**What is being asked**
All lines from the opening of the entries below through the line containing "set_output_delay 0.233 -clock" must be output exactly as they appear, with no other lines.

Stored data entries:
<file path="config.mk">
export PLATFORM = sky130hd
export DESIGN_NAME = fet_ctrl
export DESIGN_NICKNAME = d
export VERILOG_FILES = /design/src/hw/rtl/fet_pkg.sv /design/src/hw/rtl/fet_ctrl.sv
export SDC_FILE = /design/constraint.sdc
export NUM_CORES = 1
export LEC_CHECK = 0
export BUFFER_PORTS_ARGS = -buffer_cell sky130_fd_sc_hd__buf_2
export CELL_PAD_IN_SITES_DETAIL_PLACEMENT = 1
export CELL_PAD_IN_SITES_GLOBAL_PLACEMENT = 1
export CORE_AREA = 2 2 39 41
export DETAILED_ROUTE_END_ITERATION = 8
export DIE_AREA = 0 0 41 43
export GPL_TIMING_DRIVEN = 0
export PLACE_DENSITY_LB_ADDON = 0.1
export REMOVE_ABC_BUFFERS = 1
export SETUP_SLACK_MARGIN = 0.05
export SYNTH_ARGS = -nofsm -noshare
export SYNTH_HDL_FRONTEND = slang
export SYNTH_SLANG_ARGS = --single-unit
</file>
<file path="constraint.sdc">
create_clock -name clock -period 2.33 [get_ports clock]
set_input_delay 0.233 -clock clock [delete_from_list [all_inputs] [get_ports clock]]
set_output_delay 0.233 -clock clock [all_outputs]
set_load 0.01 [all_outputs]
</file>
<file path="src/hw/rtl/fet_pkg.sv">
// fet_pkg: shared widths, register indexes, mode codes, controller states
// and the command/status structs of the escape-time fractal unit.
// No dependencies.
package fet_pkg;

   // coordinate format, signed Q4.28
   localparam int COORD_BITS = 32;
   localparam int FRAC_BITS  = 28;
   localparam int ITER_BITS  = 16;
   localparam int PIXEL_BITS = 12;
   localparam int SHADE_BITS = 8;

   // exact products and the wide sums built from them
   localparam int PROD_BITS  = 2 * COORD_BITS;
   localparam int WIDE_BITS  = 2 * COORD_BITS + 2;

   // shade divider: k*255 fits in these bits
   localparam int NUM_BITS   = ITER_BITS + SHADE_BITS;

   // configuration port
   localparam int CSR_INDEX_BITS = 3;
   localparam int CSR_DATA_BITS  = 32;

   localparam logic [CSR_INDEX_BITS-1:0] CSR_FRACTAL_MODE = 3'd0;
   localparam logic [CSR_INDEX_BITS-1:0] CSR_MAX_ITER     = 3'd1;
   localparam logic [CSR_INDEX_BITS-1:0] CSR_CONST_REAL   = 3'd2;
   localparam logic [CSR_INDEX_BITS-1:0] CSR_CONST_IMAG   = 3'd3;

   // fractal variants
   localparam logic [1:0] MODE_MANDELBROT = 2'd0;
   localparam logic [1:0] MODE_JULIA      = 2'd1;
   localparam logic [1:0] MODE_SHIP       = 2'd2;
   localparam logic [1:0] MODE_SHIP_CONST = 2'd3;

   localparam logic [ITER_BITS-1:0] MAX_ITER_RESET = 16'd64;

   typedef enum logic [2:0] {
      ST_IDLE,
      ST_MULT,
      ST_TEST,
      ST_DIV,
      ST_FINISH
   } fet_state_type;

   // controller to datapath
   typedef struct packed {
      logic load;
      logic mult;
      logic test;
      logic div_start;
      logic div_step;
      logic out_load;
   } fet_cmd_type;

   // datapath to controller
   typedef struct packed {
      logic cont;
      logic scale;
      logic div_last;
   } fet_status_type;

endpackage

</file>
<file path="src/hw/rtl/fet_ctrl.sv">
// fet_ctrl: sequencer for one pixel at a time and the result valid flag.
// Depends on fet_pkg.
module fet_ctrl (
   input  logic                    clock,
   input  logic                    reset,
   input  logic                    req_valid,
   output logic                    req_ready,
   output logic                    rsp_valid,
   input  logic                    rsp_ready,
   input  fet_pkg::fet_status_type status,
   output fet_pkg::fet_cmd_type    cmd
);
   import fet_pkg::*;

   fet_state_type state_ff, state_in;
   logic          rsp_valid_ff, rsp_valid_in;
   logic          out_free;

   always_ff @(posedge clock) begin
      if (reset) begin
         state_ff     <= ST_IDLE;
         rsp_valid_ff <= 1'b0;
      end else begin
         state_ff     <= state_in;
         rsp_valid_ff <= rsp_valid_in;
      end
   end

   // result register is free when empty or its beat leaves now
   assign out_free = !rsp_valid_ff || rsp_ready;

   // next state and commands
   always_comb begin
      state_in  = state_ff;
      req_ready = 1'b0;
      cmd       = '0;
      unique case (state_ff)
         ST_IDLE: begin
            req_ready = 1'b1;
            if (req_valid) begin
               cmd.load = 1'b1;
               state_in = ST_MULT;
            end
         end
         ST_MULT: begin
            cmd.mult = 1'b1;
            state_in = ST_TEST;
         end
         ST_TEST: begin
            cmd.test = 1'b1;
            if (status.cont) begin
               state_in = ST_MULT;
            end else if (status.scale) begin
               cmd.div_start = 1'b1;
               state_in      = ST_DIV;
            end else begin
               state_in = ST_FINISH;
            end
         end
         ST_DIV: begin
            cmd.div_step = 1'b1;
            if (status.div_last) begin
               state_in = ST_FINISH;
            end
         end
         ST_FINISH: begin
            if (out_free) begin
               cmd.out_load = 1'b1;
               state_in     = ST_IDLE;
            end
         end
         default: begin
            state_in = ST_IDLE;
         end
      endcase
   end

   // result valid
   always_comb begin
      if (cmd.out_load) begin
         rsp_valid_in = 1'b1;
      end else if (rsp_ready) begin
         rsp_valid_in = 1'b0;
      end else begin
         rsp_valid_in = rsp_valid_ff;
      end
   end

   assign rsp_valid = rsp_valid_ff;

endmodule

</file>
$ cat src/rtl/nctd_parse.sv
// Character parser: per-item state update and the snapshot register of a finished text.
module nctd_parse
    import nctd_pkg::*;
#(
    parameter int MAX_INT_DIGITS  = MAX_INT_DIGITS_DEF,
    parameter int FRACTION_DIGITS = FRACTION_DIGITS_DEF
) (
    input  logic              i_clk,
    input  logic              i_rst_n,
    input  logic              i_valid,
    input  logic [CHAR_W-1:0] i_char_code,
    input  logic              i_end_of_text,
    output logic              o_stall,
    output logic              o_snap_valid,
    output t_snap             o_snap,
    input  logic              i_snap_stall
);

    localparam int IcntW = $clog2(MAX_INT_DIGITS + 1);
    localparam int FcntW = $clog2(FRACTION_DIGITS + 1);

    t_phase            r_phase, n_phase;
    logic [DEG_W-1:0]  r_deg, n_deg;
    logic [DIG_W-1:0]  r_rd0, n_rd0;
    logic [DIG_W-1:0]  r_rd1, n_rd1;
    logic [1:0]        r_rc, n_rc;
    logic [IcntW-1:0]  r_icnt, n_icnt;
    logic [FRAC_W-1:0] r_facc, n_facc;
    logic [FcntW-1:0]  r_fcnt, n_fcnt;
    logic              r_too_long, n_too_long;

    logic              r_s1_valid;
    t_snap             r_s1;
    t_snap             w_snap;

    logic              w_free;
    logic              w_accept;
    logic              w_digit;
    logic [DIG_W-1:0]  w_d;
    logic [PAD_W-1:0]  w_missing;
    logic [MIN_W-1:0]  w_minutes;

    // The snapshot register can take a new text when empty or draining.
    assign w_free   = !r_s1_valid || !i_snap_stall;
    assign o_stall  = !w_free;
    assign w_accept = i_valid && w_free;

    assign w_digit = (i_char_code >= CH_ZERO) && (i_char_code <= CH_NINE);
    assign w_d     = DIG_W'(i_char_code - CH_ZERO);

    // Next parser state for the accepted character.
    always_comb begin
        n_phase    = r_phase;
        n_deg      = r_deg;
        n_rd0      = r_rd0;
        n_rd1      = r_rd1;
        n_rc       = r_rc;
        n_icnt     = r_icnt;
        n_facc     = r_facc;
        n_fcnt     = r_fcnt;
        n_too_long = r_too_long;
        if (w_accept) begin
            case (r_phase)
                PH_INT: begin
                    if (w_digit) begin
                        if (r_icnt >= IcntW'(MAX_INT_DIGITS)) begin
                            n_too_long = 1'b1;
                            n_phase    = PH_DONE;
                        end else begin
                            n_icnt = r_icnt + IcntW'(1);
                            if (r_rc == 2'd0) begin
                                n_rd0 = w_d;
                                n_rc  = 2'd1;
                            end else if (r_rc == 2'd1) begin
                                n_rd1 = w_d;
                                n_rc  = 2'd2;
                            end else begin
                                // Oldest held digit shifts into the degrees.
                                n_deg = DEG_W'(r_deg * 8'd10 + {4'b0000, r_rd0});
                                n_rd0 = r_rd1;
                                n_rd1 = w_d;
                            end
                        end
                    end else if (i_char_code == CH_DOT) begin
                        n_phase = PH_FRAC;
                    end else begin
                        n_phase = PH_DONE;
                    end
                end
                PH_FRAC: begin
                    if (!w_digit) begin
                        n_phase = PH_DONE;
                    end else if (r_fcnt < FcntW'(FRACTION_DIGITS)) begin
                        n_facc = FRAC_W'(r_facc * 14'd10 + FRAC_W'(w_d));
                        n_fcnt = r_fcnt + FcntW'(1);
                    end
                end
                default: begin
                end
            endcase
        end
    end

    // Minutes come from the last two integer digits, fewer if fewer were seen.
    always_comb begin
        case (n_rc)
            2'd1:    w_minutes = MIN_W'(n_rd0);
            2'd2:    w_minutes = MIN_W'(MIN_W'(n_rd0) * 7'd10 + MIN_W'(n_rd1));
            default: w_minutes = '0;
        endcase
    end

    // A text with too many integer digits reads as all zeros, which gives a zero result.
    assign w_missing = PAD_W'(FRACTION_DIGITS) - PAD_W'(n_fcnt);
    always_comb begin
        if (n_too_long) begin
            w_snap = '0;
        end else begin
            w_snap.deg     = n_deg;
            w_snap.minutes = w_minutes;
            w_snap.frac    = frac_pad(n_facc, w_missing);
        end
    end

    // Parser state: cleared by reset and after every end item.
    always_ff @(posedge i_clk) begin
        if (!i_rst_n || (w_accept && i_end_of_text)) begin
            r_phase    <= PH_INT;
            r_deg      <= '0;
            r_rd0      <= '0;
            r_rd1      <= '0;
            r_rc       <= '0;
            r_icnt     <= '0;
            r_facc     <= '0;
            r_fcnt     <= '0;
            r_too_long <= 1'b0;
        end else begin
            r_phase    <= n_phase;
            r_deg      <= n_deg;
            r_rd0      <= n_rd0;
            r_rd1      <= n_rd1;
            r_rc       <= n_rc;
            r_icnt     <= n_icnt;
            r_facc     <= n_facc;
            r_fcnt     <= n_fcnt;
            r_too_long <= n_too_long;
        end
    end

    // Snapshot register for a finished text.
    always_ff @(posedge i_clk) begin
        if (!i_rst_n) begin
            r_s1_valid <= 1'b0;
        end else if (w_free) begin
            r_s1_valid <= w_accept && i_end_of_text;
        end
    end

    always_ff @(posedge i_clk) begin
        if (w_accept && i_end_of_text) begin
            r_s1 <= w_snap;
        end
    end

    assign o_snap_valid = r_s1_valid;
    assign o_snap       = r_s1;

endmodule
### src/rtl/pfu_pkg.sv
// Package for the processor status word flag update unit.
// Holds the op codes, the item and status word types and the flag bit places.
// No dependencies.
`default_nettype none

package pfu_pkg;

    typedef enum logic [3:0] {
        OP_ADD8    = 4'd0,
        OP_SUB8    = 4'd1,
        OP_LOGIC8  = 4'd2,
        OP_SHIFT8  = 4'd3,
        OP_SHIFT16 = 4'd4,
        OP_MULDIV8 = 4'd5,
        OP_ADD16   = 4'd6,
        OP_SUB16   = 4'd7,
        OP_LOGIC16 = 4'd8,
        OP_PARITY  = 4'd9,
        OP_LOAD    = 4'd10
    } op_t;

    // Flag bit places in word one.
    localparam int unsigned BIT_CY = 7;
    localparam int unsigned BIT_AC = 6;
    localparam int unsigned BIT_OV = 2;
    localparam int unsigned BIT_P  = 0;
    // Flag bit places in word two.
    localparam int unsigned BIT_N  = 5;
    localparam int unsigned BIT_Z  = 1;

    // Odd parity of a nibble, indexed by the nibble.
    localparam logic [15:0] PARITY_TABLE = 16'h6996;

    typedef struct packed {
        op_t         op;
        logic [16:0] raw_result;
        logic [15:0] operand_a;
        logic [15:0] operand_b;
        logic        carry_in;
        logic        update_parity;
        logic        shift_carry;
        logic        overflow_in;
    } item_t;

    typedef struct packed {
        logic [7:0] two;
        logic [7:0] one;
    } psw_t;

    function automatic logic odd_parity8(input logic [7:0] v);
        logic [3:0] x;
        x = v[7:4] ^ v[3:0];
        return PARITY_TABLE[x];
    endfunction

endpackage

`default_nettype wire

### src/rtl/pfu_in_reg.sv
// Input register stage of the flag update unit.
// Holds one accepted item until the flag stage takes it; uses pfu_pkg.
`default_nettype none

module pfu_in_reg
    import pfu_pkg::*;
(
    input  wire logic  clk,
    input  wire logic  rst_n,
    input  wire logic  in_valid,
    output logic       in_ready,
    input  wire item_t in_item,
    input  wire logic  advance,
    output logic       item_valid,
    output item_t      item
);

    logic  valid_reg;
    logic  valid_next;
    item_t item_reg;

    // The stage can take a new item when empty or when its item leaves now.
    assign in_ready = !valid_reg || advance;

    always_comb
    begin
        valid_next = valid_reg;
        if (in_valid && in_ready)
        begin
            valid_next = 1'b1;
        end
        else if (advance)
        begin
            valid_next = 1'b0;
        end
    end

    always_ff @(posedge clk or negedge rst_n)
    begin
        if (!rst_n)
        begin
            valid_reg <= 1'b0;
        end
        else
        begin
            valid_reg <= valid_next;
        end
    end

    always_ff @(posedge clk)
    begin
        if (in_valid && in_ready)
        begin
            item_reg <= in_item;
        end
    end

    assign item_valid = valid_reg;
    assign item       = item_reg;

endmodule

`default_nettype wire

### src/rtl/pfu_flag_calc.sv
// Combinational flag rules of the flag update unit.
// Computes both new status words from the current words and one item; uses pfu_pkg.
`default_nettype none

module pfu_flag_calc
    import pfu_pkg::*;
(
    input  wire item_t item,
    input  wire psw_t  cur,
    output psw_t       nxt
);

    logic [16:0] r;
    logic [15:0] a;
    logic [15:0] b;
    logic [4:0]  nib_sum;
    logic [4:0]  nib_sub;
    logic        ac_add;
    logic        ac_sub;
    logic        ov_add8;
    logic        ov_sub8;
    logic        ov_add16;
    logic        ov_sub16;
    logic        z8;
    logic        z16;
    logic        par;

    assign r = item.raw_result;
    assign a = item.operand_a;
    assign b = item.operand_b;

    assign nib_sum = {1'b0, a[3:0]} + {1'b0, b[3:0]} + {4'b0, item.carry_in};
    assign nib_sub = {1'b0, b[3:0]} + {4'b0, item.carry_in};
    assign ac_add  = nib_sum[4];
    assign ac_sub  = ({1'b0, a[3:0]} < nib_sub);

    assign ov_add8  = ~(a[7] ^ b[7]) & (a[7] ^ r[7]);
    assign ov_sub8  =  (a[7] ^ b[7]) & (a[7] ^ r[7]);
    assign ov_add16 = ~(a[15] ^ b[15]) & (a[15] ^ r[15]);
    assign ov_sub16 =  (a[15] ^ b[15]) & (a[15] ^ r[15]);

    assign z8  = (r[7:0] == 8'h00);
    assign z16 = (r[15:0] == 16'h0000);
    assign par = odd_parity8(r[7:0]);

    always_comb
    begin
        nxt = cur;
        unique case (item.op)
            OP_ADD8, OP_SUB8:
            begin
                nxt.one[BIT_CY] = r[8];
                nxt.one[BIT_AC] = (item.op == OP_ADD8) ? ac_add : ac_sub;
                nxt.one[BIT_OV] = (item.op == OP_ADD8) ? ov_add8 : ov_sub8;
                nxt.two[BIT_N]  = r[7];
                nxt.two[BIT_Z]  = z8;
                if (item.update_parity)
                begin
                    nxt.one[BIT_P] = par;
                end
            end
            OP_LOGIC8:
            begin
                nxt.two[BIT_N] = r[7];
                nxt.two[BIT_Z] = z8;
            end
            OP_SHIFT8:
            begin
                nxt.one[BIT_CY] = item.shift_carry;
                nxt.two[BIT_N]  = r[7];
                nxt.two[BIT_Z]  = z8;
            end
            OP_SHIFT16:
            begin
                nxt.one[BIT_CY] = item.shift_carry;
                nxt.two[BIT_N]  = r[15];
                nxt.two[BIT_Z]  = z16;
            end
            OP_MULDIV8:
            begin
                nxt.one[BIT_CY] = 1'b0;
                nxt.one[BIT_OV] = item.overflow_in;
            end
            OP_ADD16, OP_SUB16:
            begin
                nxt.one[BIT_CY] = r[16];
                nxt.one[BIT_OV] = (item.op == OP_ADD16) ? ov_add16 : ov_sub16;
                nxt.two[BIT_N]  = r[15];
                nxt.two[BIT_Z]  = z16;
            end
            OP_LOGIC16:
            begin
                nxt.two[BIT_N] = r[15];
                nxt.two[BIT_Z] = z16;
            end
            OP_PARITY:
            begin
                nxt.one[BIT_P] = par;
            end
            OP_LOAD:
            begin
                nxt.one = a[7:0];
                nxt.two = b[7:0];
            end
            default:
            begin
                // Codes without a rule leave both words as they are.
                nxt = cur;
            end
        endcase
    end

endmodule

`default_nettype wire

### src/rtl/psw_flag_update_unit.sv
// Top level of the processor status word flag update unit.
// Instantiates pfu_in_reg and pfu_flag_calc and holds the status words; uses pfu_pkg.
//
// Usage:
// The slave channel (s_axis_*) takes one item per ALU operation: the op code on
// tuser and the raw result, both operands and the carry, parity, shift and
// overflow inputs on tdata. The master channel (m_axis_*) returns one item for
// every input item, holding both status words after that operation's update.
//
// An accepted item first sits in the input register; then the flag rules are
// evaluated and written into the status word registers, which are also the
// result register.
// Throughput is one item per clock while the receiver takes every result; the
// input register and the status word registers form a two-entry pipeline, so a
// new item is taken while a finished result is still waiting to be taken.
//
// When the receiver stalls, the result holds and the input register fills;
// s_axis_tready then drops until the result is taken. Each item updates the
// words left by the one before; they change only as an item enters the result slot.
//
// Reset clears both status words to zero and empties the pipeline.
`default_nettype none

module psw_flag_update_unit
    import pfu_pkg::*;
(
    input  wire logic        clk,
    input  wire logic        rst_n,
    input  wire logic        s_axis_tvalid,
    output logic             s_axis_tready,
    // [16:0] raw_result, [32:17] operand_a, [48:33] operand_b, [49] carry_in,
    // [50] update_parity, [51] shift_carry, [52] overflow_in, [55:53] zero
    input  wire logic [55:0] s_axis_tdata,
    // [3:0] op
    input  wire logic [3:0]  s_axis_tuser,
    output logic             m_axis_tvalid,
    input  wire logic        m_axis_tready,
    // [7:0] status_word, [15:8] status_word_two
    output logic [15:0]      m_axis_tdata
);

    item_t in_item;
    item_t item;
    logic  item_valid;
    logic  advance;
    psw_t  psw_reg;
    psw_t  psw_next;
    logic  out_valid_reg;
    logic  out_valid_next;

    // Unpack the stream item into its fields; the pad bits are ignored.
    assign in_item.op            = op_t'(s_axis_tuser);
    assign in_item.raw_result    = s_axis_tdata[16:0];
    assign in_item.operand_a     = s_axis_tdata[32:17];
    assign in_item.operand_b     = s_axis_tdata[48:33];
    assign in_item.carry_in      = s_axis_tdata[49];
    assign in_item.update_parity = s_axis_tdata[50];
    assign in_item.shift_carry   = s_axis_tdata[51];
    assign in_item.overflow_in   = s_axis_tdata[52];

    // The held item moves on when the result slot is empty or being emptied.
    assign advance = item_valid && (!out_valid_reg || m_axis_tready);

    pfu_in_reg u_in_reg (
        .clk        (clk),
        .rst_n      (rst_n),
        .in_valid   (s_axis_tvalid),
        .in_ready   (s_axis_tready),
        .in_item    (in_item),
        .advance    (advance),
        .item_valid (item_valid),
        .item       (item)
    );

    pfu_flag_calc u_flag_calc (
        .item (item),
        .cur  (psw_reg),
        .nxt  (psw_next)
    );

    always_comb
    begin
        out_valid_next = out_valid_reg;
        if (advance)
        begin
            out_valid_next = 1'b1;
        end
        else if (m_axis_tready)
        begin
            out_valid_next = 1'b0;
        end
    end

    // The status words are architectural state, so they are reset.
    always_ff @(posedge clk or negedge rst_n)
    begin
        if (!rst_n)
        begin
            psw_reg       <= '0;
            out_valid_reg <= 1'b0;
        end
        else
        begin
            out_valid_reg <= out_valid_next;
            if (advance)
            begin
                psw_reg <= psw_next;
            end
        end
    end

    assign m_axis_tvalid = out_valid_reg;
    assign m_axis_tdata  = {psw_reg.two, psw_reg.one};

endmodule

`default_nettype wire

**Your solution**
<file path="config.mk">
export PLATFORM = sky130hd
export DESIGN_NAME = fet_ctrl
export DESIGN_NICKNAME = d
export VERILOG_FILES = /design/src/hw/rtl/fet_pkg.sv /design/src/hw/rtl/fet_ctrl.sv
export SDC_FILE = /design/constraint.sdc
export NUM_CORES = 1
export LEC_CHECK = 0
export BUFFER_PORTS_ARGS = -buffer_cell sky130_fd_sc_hd__buf_2
export CELL_PAD_IN_SITES_DETAIL_PLACEMENT = 1
export CELL_PAD_IN_SITES_GLOBAL_PLACEMENT = 1
export CORE_AREA = 2 2 39 41
export DETAILED_ROUTE_END_ITERATION = 8
export DIE_AREA = 0 0 41 43
export GPL_TIMING_DRIVEN = 0
export PLACE_DENSITY_LB_ADDON = 0.1
export REMOVE_ABC_BUFFERS = 1
export SETUP_SLACK_MARGIN = 0.05
export SYNTH_ARGS = -nofsm -noshare
export SYNTH_HDL_FRONTEND = slang
export SYNTH_SLANG_ARGS = --single-unit
</file>
<file path="constraint.sdc">
create_clock -name clock -period 2.33 [get_ports clock]
set_input_delay 0.233 -clock clock [delete_from_list [all_inputs] [get_ports clock]]
set_output_delay 0.233 -clock clock [all_outputs]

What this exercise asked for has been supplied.